Problem to work on - A single number is the answer: the count of lines in these records with "below" in them.

-=-=-

From an optimization exercise on the open Yosys and OpenROAD flow, aimed at small area and a short achievable clock period; shortcuts taken in it are not production practice.
At most, simulation tests tie the RTL to the original design; equivalence was not proved.

P:
## mul_pipe
module mul_pipe #(
    parameter int unsigned XLEN    = 32,
    parameter int unsigned LATENCY = 3,
    parameter int unsigned TAG_W   = 5
) (
    input  logic             clk,
    input  logic             rst_n,
    input  logic             in_valid,
    output logic             in_ready,
    input  logic [XLEN-1:0]  a,
    input  logic [XLEN-1:0]  b,
    input  logic [2:0]       mulop,
    input  logic [TAG_W-1:0] in_tag,
    input  logic             flush,
    output logic             out_valid,
    input  logic             out_ready,
    output logic [XLEN-1:0]  f,
    output logic [TAG_W-1:0] out_tag
);
For scale: about 200 flip-flops, about 29000 µm² of cells after synthesis.
clock: 11.0 ns
lec_check: 0
abc_area: 1
cap_margin: 20
core_margin: 2
core_utilization: 40
setup_slack_margin: 5
slew_margin: 20
synth_hierarchical: 1
standard.sh (not shown) runs the stock make flow with config.mk's settings and CLKGATE_MAP_FILE= SYNTH_SCRIPT=/design/flow/synth_recipe.tcl, a recipe that flattens the netlist after the stock synthesis.
==> flow/flow/run.sh <==
#!/bin/bash
# The standard layout, with timing repair aimed further below the clock period and
# the smallest port buffers (repair sizes up the ones on critical paths).
set -euo pipefail
bash standard.sh SETUP_SLACK_MARGIN=6.22 "BUFFER_PORTS_ARGS=-buffer_cell sky130_fd_sc_hd__buf_1" "CTS_ARGS=-sink_clustering_enable -repair_clock_nets -sink_clustering_size 30 -sink_clustering_max_diameter 100 -dont_use_dummy_load" finish > standard.log 2>&1
Input changes introduced in Q (baseline for comparison: P):
--- a/flow/design.v
+++ b/flow/design.v
@@ -1956,33 +1956,26 @@
     wire mg24 = cg26 | (cp26 & mg22);
     wire mp24 = cp26 & mp22;
     wire mg25 = cg28 | (cp28 & cg27);
     wire mp25 = cp28 & cp27;
     wire mg26 = cg30 | (cp30 & cg29);
     wire mp26 = cp30 & cp29;
-    wire mg27 = mg24 | (mp24 & mg23);
-    wire mp27 = mp24 & mp23;
-    wire mg28 = mg26 | (mp26 & mg25);
-    wire mp28 = mp26 & mp25;
-    wire [2:0] w_sg, w_sp;
-    assign w_sg[0] = mg27;
+    wire [4:0] w_sg, w_sp;
+    assign w_sg[0] = mg23;
     assign w_sp[0] = 1'b0;
-    assign w_sg[1] = mg28;
-    assign w_sp[1] = mp28;
-    assign w_sg[2] = cg31;
-    assign w_sp[2] = cp31;
-    localparam int NSEG = 3;
-    wire        w_sel_hi = !w_stall && r1_hi;
-    wire        w_sel_lo = !w_stall && !r1_hi;
-    wire [31:0] w_xd, w_yd;
-    for (genvar k = 0; k < 32; k++) begin : g_sel
-        mul_pipe_sel u_x (.hold(w_stall), .q(r2_x[k]), .sh(w_sel_hi), .dh(sx[32+k]),
-                          .sl(w_sel_lo), .dl(sx[k]), .d(w_xd[k]));
-        mul_pipe_sel u_y (.hold(w_stall), .q(r2_y[k]), .sh(w_sel_hi), .dh(sy[32+k]),
-                          .sl(w_sel_lo), .dl(sy[k]), .d(w_yd[k]));
-    end
+    assign w_sg[1] = mg24;
+    assign w_sp[1] = mp24;
+    assign w_sg[2] = mg25;
+    assign w_sp[2] = mp25;
+    assign w_sg[3] = mg26;
+    assign w_sp[3] = mp26;
+    assign w_sg[4] = cg31;
+    assign w_sp[4] = cp31;
+    localparam int NSEG = 5;
+    wire [31:0] w_x  = r1_hi ? sx[63:32] : sx[31:0];
+    wire [31:0] w_y  = r1_hi ? sy[63:32] : sy[31:0];
     logic [NSEG-1:0] r2_sg, r2_sp;
     logic            r2_hi;
     logic w_cin;
     always_comb begin
         w_cin = 1'b0;
         for (int k = 0; k < NSEG; k++) w_cin = r2_sg[k] | (r2_sp[k] & w_cin);
@@ -2197,22 +2190,20 @@
             r1_one_n <= ~w_one;
             r1_two_n <= ~w_two;
             r1_ea_n  <= !(a[31] && (mulop != 3'd3));
             r1_d16_n <= !(b[31] && !mulop[2] && mulop[1]);
             r1_hi  <= (mulop != 3'd0);
             r1_tag <= in_tag;
+            r2_x   <= w_x;
+            r2_y   <= w_y;
             r2_sg  <= w_sg;
             r2_sp  <= w_sp;
             r2_hi  <= r1_hi;
             r2_tag <= r1_tag;
         end
     end
-    always_ff @(posedge clk) begin
-        r2_x <= w_xd;
-        r2_y <= w_yd;
-    end
     assign out_valid = r3_v;
     assign f         = r3_f;
     assign out_tag   = r3_tag;
 endmodule
 module mul_pipe_fa (
     input  logic x,
@@ -2230,17 +2221,6 @@
     output logic s,
     output logic c
 );
     assign s = x ^ y;
     assign c = x & y;
 endmodule
-module mul_pipe_sel (
-    input  logic hold,
-    input  logic q,
-    input  logic sh,
-    input  logic dh,
-    input  logic sl,
-    input  logic dl,
-    output logic d
-);
-    assign d = (hold & q) | (sh & dh) | (sl & dl);
-endmodule
[summary]
Maximum clock rate: Q vs P — no meaningful difference
[Q] clock-buffer cell count rose 4 relative to P
Q against P: count of cells resized by post-cts repair +5, routed wire length +11 mm, fraction of the cycle the final worst path needs ~0 delta.
The RTL of P was laid out without a check of its function.

[port drivers added, routing unchanged]
The flow's constraints put no driver on any port. The routed layouts listed below were extracted and timed again, unchanged, in two steps. Step 1, drivers: a clkbuf_16 drives clk and a buf_2 each remaining input, both assumed. Step 2 also shifts input and output timing later by t, the mid clock arrival at the registers, as if the neighbouring blocks saw the same clock. Slacks: ideal ports / drivers / drivers and shift; pairs: ideal ports / drivers.
| run | t (ns) | setup WS [ns] | worst setup path at the end | pins driven straight from the clock port |
|---|---|---|---|---|
| P | 0.578 | 6.228 / 6.193 / 6.193 | input to output | 1 |
| Q | 0.602 | 6.222 / 6.188 / 6.188 | input to output | 1 |
After both steps every run listed still meets setup and hold. For P, which loses most, drivers alone change the setup slack by -0.035 ns; drivers and shift together by -0.035 ns.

-=-=-

Result - 2